Wendy Reid: The current consensus proposal: Either the HTML entry page or the separate JSON-LD Manifest MUST be in the package. It is not required to have both, though. The user agent MUST first look for the entry page with the name index.html if found, it MUST follow the rules as described in the WP spec to extract the Web Publication Manifest; otherwise, the user agent looks for the Web Publication Manifest with the name manifest.json to extract the Web Publication Manifest.

Wendy Reid: Ivan do you want to elaborate?

Ivan Herman: Are there any questions?

Benjamin Young: If we disallow the index.html or make it optional - we’re going to make some sorta-works-on-the-web and sorta-not - so I’m finding it confusing. The more we diverge from ‘unzip this and put it on the web’ VS the naming conventions of a zip file…
… so some of this is related to our vision of packaging - if this is a web package, or a package for moving around pieces of the web, that are themselves webby and have a 1:1 mapping to something on the web. Or if something has webby pieces but isn’t meant for the web, like epub…
… so defining which one we are after defines if the landing page is browser ready is required or not.

Deborah Kaplan: To speak to the same concerns as Benjamin - there are - if we say that index.html is optional - then we are … by doing so - we are saying that either it won’t natively work - or be openable in a browser - or we have strong expectations that the native browsers will become WP aware…
… because this is a standard… OR - that we are saying - they are webby as long as you have a polyfill or some sort of extension in your browser. Those are the things we are saying if index.html are optional, but only if we’re trying to say one of those things.

George Kerscher: I think I have the same question as Deborah - but stated my own way - if there is no index.html, and the JSON-LD is referenced, the expectation is that the index.html will be generated from the information in the manifest. Is that correct?

Laurent Le Meur: Yes

George Kerscher: would that be a script/polyfill that would ship with the manifest? Or would we expect the browser to fill that.

Wendy Reid: It could be either-or

Laurent Le Meur: As you said, it could be either or. We’re speaking first about the package. So the package would not be consumed by the browser. It would need to be translated first. The conversion will involve the generation of a landing page.
… it can be done statically or dynamically.
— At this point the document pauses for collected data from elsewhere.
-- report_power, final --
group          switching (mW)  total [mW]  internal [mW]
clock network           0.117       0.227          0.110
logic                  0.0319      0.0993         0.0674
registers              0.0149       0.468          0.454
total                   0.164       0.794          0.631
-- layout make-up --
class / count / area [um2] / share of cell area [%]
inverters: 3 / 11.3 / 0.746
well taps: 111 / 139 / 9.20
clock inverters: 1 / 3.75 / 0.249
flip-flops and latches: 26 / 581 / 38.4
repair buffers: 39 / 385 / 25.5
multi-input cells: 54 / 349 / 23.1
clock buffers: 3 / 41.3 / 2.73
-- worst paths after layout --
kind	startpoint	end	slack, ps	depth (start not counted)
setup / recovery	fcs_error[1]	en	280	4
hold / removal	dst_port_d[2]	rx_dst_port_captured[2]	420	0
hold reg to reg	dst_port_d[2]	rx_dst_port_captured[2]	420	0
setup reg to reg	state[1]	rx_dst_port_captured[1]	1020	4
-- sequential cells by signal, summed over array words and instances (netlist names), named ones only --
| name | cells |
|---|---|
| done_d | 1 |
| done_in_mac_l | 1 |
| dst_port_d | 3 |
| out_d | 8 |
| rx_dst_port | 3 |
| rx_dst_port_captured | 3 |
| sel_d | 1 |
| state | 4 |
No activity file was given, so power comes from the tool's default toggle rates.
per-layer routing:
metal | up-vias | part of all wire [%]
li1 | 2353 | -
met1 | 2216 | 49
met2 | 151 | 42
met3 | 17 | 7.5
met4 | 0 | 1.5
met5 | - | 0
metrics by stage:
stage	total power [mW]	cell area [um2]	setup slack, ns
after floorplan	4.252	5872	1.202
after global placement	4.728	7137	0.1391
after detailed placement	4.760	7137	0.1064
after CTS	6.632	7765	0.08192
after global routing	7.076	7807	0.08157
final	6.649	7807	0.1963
==> design/flow/design.v <==
`timescale 1ns / 1ps
module mux4to1 #(
    parameter int WIDTH = 8            
  )(
    input  logic clk,
    input  logic [WIDTH-1:0] in0,      
    input  logic [WIDTH-1:0] in1,      
    input  logic [WIDTH-1:0] in2,      
    input  logic [WIDTH-1:0] in3,      
    input  logic [3:0]       sel,      
    output logic [WIDTH-1:0] out       
  );
  logic [3:0] d1_sel;
  always_comb
  begin
    unique case (d1_sel)
             4'b0001:
               out = in0;
             4'b0010:
               out = in1;
             4'b0100:
               out = in2;
             4'b1000:
               out = in3;
             default:
               out = '0;   
           endcase
         end
	always_ff @(posedge(clk)) begin
		d1_sel <= sel;
	end
       endmodule
==> /design/flow/design.v <==
module demux1to4 #(
    parameter int WIDTH = 8
  ) (
    input  logic        [1:0] sel,        
    input  logic [WIDTH-1:0] data_in,     
    output logic [WIDTH-1:0] data_out0,   
    output logic [WIDTH-1:0] data_out1,   
    output logic [WIDTH-1:0] data_out2,   
    output logic [WIDTH-1:0] data_out3    
  );
  always_comb
  begin
    data_out0 = '0;
    data_out1 = '0;
    data_out2 = '0;
    data_out3 = '0;
    begin
      case (sel)
        2'd0:
          data_out0 = data_in;
        2'd1:
          data_out1 = data_in;
        2'd2:
          data_out2 = data_in;
        2'd3:
          data_out3 = data_in;
      endcase
    end
  end
endmodule
==> /design/flow/run.sh <==
#!/bin/bash
# OpenROAD 26Q1-2900-gdf79404cd8, Yosys 0.63+post, stock flow scripts
make -C /OpenROAD-flow-scripts/flow DESIGN_CONFIG=/design/flow/config.mk WORK_HOME=/design/flow/orfs finish
==> /design/flow/config.mk <==
export PLATFORM = sky130hd
export DESIGN_NAME = demux1to4
export DESIGN_NICKNAME = demux1to4
export VERILOG_FILES = /design/flow/design.v
export SDC_FILE = /design/flow/constraint.sdc
export NUM_CORES = 4
export LEC_CHECK = 1
export CORE_AREA = 10 10 70 70
export DIE_AREA = 0 0 80 80
==> /design/flow/constraint.sdc <==
current_design demux1to4

set clk_period 1.0
set clk_io_pct 0.2

create_clock -name clk0 -period $clk_period

set non_clock_inputs [all_inputs -no_clocks]
set_input_delay [expr $clk_period * $clk_io_pct] -clock clk0 $non_clock_inputs
set_output_delay [expr $clk_period * $clk_io_pct] -clock clk0 [all_outputs]
## flow/design.v

```verilog
module LCD_Display(iCLK_50MHZ, iRST_N,
	hex_1_00, hex_1_01, hex_1_02, hex_1_03, hex_1_04, hex_1_05, hex_1_06, hex_1_07, hex_1_08, hex_1_09, hex_1_10, hex_1_11, hex_1_12, hex_1_13, hex_1_14, hex_1_15,
	hex_2_00, hex_2_01, hex_2_02, hex_2_03, hex_2_04, hex_2_05, hex_2_06, hex_2_07, hex_2_08, hex_2_09, hex_2_10, hex_2_11, hex_2_12, hex_2_13, hex_2_14, hex_2_15,
    LCD_RS,LCD_E,LCD_RW,DATA_BUS);
input iCLK_50MHZ, iRST_N;
input [7:0] hex_1_00, hex_1_01, hex_1_02, hex_1_03, hex_1_04, hex_1_05, hex_1_06, hex_1_07, hex_1_08, hex_1_09, hex_1_10, hex_1_11, hex_1_12, hex_1_13, hex_1_14, hex_1_15;
input [7:0] hex_2_00, hex_2_01, hex_2_02, hex_2_03, hex_2_04, hex_2_05, hex_2_06, hex_2_07, hex_2_08, hex_2_09, hex_2_10, hex_2_11, hex_2_12, hex_2_13, hex_2_14, hex_2_15;
output LCD_RS, LCD_E, LCD_RW;
inout [7:0] DATA_BUS;
parameter
HOLD = 4'h0,
FUNC_SET = 4'h1,
DISPLAY_ON = 4'h2,
MODE_SET = 4'h3,
Print_String = 4'h4,
LINE2 = 4'h5,
RETURN_HOME = 4'h6,
DROP_LCD_E = 4'h7,
RESET1 = 4'h8,
RESET2 = 4'h9,
RESET3 = 4'ha,
DISPLAY_OFF = 4'hb,
DISPLAY_CLEAR = 4'hc;
reg [3:0] state, next_command;
reg [7:0] DATA_BUS_VALUE;
wire [7:0] Next_Char;
reg [19:0] CLK_COUNT_400HZ;
reg [4:0] CHAR_COUNT;
reg CLK_400HZ, LCD_RW_INT, LCD_E, LCD_RS;
assign DATA_BUS = (LCD_RW_INT? 8'bZZZZZZZZ: DATA_BUS_VALUE);
LCD_display_string u1(
.index(CHAR_COUNT),
.out(Next_Char),
.hex_1_00 (hex_1_00),
.hex_1_01 (hex_1_01),
.hex_1_02 (hex_1_02),
.hex_1_03 (hex_1_03),
.hex_1_04 (hex_1_04),
.hex_1_05 (hex_1_05),
.hex_1_06 (hex_1_06),
.hex_1_07 (hex_1_07),
.hex_1_08 (hex_1_08),
.hex_1_09 (hex_1_09),
.hex_1_10 (hex_1_10),
.hex_1_11 (hex_1_11),
.hex_1_12 (hex_1_12),
.hex_1_13 (hex_1_13),
.hex_1_14 (hex_1_14),
.hex_1_15 (hex_1_15),
.hex_2_00 (hex_2_00),
.hex_2_01 (hex_2_01),
.hex_2_02 (hex_2_02),
.hex_2_03 (hex_2_03),
.hex_2_04 (hex_2_04),
.hex_2_05 (hex_2_05),
.hex_2_06 (hex_2_06),
.hex_2_07 (hex_2_07),
.hex_2_08 (hex_2_08),
.hex_2_09 (hex_2_09),
.hex_2_10 (hex_2_10),
.hex_2_11 (hex_2_11),
.hex_2_12 (hex_2_12),
.hex_2_13 (hex_2_13),
.hex_2_14 (hex_2_14),
.hex_2_15 (hex_2_15));
assign LCD_RW = LCD_RW_INT;
always @(posedge iCLK_50MHZ or negedge iRST_N)
    if (!iRST_N)
    begin
       CLK_COUNT_400HZ <= 20'h00000;
       CLK_400HZ <= 1'b0;
    end
    else if (CLK_COUNT_400HZ < 20'h0F424)
    begin
       CLK_COUNT_400HZ <= CLK_COUNT_400HZ + 1'b1;
    end
    else
    begin
      CLK_COUNT_400HZ <= 20'h00000;
      CLK_400HZ <= ~CLK_400HZ;
    end
always @(posedge CLK_400HZ or negedge iRST_N)
    if (!iRST_N)
    begin
     state <= RESET1;
    end
    else
    case (state)
    RESET1:            
    begin
      LCD_E <= 1'b1;
      LCD_RS <= 1'b0;
      LCD_RW_INT <= 1'b0;
      DATA_BUS_VALUE <= 8'h38;
      state <= DROP_LCD_E;
      next_command <= RESET2;
      CHAR_COUNT <= 5'b00000;
    end
    RESET2:
    begin
      LCD_E <= 1'b1;
      LCD_RS <= 1'b0;
      LCD_RW_INT <= 1'b0;
      DATA_BUS_VALUE <= 8'h38;
      state <= DROP_LCD_E;
      next_command <= RESET3;
    end
    RESET3:
    begin
      LCD_E <= 1'b1;
      LCD_RS <= 1'b0;
      LCD_RW_INT <= 1'b0;
      DATA_BUS_VALUE <= 8'h38;
      state <= DROP_LCD_E;
      next_command <= FUNC_SET;
    end
    FUNC_SET:
    begin
      LCD_E <= 1'b1;
      LCD_RS <= 1'b0;
      LCD_RW_INT <= 1'b0;
      DATA_BUS_VALUE <= 8'h38;
      state <= DROP_LCD_E;
      next_command <= DISPLAY_OFF;
    end
    DISPLAY_OFF:
    begin
      LCD_E <= 1'b1;
      LCD_RS <= 1'b0;
      LCD_RW_INT <= 1'b0;
      DATA_BUS_VALUE <= 8'h08;
      state <= DROP_LCD_E;
      next_command <= DISPLAY_CLEAR;
    end
    DISPLAY_CLEAR:
    begin
      LCD_E <= 1'b1;
      LCD_RS <= 1'b0;
      LCD_RW_INT <= 1'b0;
      DATA_BUS_VALUE <= 8'h01;
      state <= DROP_LCD_E;
      next_command <= DISPLAY_ON;
    end
    DISPLAY_ON:
    begin
      LCD_E <= 1'b1;
      LCD_RS <= 1'b0;
      LCD_RW_INT <= 1'b0;
      DATA_BUS_VALUE <= 8'h0C;
      state <= DROP_LCD_E;
      next_command <= MODE_SET;
    end
    MODE_SET:
    begin
      LCD_E <= 1'b1;
      LCD_RS <= 1'b0;
      LCD_RW_INT <= 1'b0;
      DATA_BUS_VALUE <= 8'h06;
      state <= DROP_LCD_E;
      next_command <= Print_String;
    end
    Print_String:
    begin
      state <= DROP_LCD_E;
      LCD_E <= 1'b1;
      LCD_RS <= 1'b1;
      LCD_RW_INT <= 1'b0;
      if (Next_Char[7:4] != 4'h0)
        DATA_BUS_VALUE <= Next_Char;
      else if (Next_Char[3:0] >9)
         DATA_BUS_VALUE <= {4'h4,Next_Char[3:0]-4'h9};
      else
         DATA_BUS_VALUE <= {4'h3,Next_Char[3:0]};
      if ((CHAR_COUNT < 31) && (Next_Char != 8'hFE))
         CHAR_COUNT <= CHAR_COUNT + 1'b1;
      else
         CHAR_COUNT <= 5'b00000; 
      if (CHAR_COUNT == 15)
        next_command <= LINE2;
      else if ((CHAR_COUNT == 31) || (Next_Char == 8'hFE))
        next_command <= RETURN_HOME;
      else
        next_command <= Print_String;
    end
    LINE2:
    begin
      LCD_E <= 1'b1;
      LCD_RS <= 1'b0;
      LCD_RW_INT <= 1'b0;
      DATA_BUS_VALUE <= 8'hC0;
      state <= DROP_LCD_E;
      next_command <= Print_String;
    end
    RETURN_HOME:
    begin
      LCD_E <= 1'b1;
      LCD_RS <= 1'b0;
      LCD_RW_INT <= 1'b0;
      DATA_BUS_VALUE <= 8'h80;
      state <= DROP_LCD_E;
      next_command <= Print_String;
    end
    DROP_LCD_E:
    begin
      LCD_E <= 1'b0;
      state <= HOLD;
    end
    HOLD:
    begin
      state <= next_command;
    end
    endcase
endmodule
module LCD_display_string(index,out,
		hex_1_00, hex_1_01, hex_1_02, hex_1_03, hex_1_04, hex_1_05, hex_1_06, hex_1_07, hex_1_08, hex_1_09, hex_1_10, hex_1_11, hex_1_12, hex_1_13, hex_1_14, hex_1_15,
		hex_2_00, hex_2_01, hex_2_02, hex_2_03, hex_2_04, hex_2_05, hex_2_06, hex_2_07, hex_2_08, hex_2_09, hex_2_10, hex_2_11, hex_2_12, hex_2_13, hex_2_14, hex_2_15,
	);
input [4:0] index;
input [7:0] hex_1_00, hex_1_01, hex_1_02, hex_1_03, hex_1_04, hex_1_05, hex_1_06, hex_1_07, hex_1_08, hex_1_09, hex_1_10, hex_1_11, hex_1_12, hex_1_13, hex_1_14, hex_1_15;
input [7:0] hex_2_00, hex_2_01, hex_2_02, hex_2_03, hex_2_04, hex_2_05, hex_2_06, hex_2_07, hex_2_08, hex_2_09, hex_2_10, hex_2_11, hex_2_12, hex_2_13, hex_2_14, hex_2_15;
output [7:0] out;
reg [7:0] out;
   always 
     case (index)
		5'h00: out <= {4'h0, hex_1_00};  
		5'h01: out <= {4'h0, hex_1_01};  
		5'h02: out <= {4'h0, hex_1_02};  
		5'h03: out <= {4'h0, hex_1_03};  
		5'h04: out <= {4'h0, hex_1_04};  
		5'h05: out <= {4'h0, hex_1_05};  
		5'h06: out <= {4'h0, hex_1_06};  
		5'h07: out <= {4'h0, hex_1_07};  
		5'h08: out <= {4'h0, hex_1_08};  
		5'h09: out <= {4'h0, hex_1_09};  
		5'hA: out <= {4'h0, hex_1_10};  
		5'hB: out <= {4'h0, hex_1_11};  
		5'hC: out <= {4'h0, hex_1_12};  
		5'hD: out <= {4'h0, hex_1_13};  
		5'hE: out <= {4'h0, hex_1_14};  
		5'hF: out <= {4'h0, hex_1_15};  
		5'h10: out <= {4'h0, hex_2_00};  
		5'h11: out <= {4'h0, hex_2_01};  
		5'h12: out <= {4'h0, hex_2_02};  
		5'h13: out <= {4'h0, hex_2_03};  
		5'h14: out <= {4'h0, hex_2_04};  
		5'h15: out <= {4'h0, hex_2_05};  
		5'h16: out <= {4'h0, hex_2_06};  
		5'h17: out <= {4'h0, hex_2_07};  
		5'h18: out <= {4'h0, hex_2_08};  
		5'h19: out <= {4'h0, hex_2_09};  
		5'h1A: out <= {4'h0, hex_2_10};  
		5'h1B: out <= {4'h0, hex_2_11};  
		5'h1C: out <= {4'h0, hex_2_12};  
		5'h1D: out <= {4'h0, hex_2_13};  
		5'h1E: out <= {4'h0, hex_2_14};  
		5'h1F: out <= {4'h0, hex_2_15};  
    default: out <= 8'h20;
     endcase
endmodule
```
By having the entry page option, we care keep it mandatory and generate automatically.

George Kerscher: If the script is transferred in the package, that would auto-generate the index. Would a browser who is aware - would they know not to do that and run their own?

Bill Kasdorf: this is sounding messy

Deborah Kaplan: Bill_Kasdorf agreed

Laurent Le Meur: it’s open - and it’s outside the packaging mechanism itself. If we set the scope is ‘what do we put in the package’ then it’s out of scope - if it’s ‘what will the user agent do’ then it is a WP aware agent? Then it could even process something that has no index.html. I don’t think it’s the best, but it could. If not WP aware, it must have an embedded reader, and this reader could be inside…
… the package - but it depends what we do when we explode the package. It comes down to what we do within the package.

Ivan Herman: Lets look at it from the history - It’s easy to get lost in the details. As an aside, we are not talking of making the primary entry page optional - so something that is on the web MUST have a primary entry page. Lets put that issue aside.

Deborah Kaplan: thank you for clarifying that Ivan; that was unclear to me!

Ivan Herman: The issue is - if you look back - the whole discussion that has been going on - is if you have a publisher who publishes an audiobook, and the only thing they want to do is publish it as a package thing and carry it from one place to another, and they don’t care about the web - for those, having the primary entry page is completely unnecessary burden…

Geoff Jukes: +1 Ivan

Ivan Herman: we can say we don’t care about that use case, and we care when everything is on the web, but I don’t think we should. We should have a situation where we say: “if a publisher cares about publishing their content on the web, they should zip it up and it can be a perfectly valid audiobook…

George Kerscher: Based on Ivan’s explanation, I am a happy guy.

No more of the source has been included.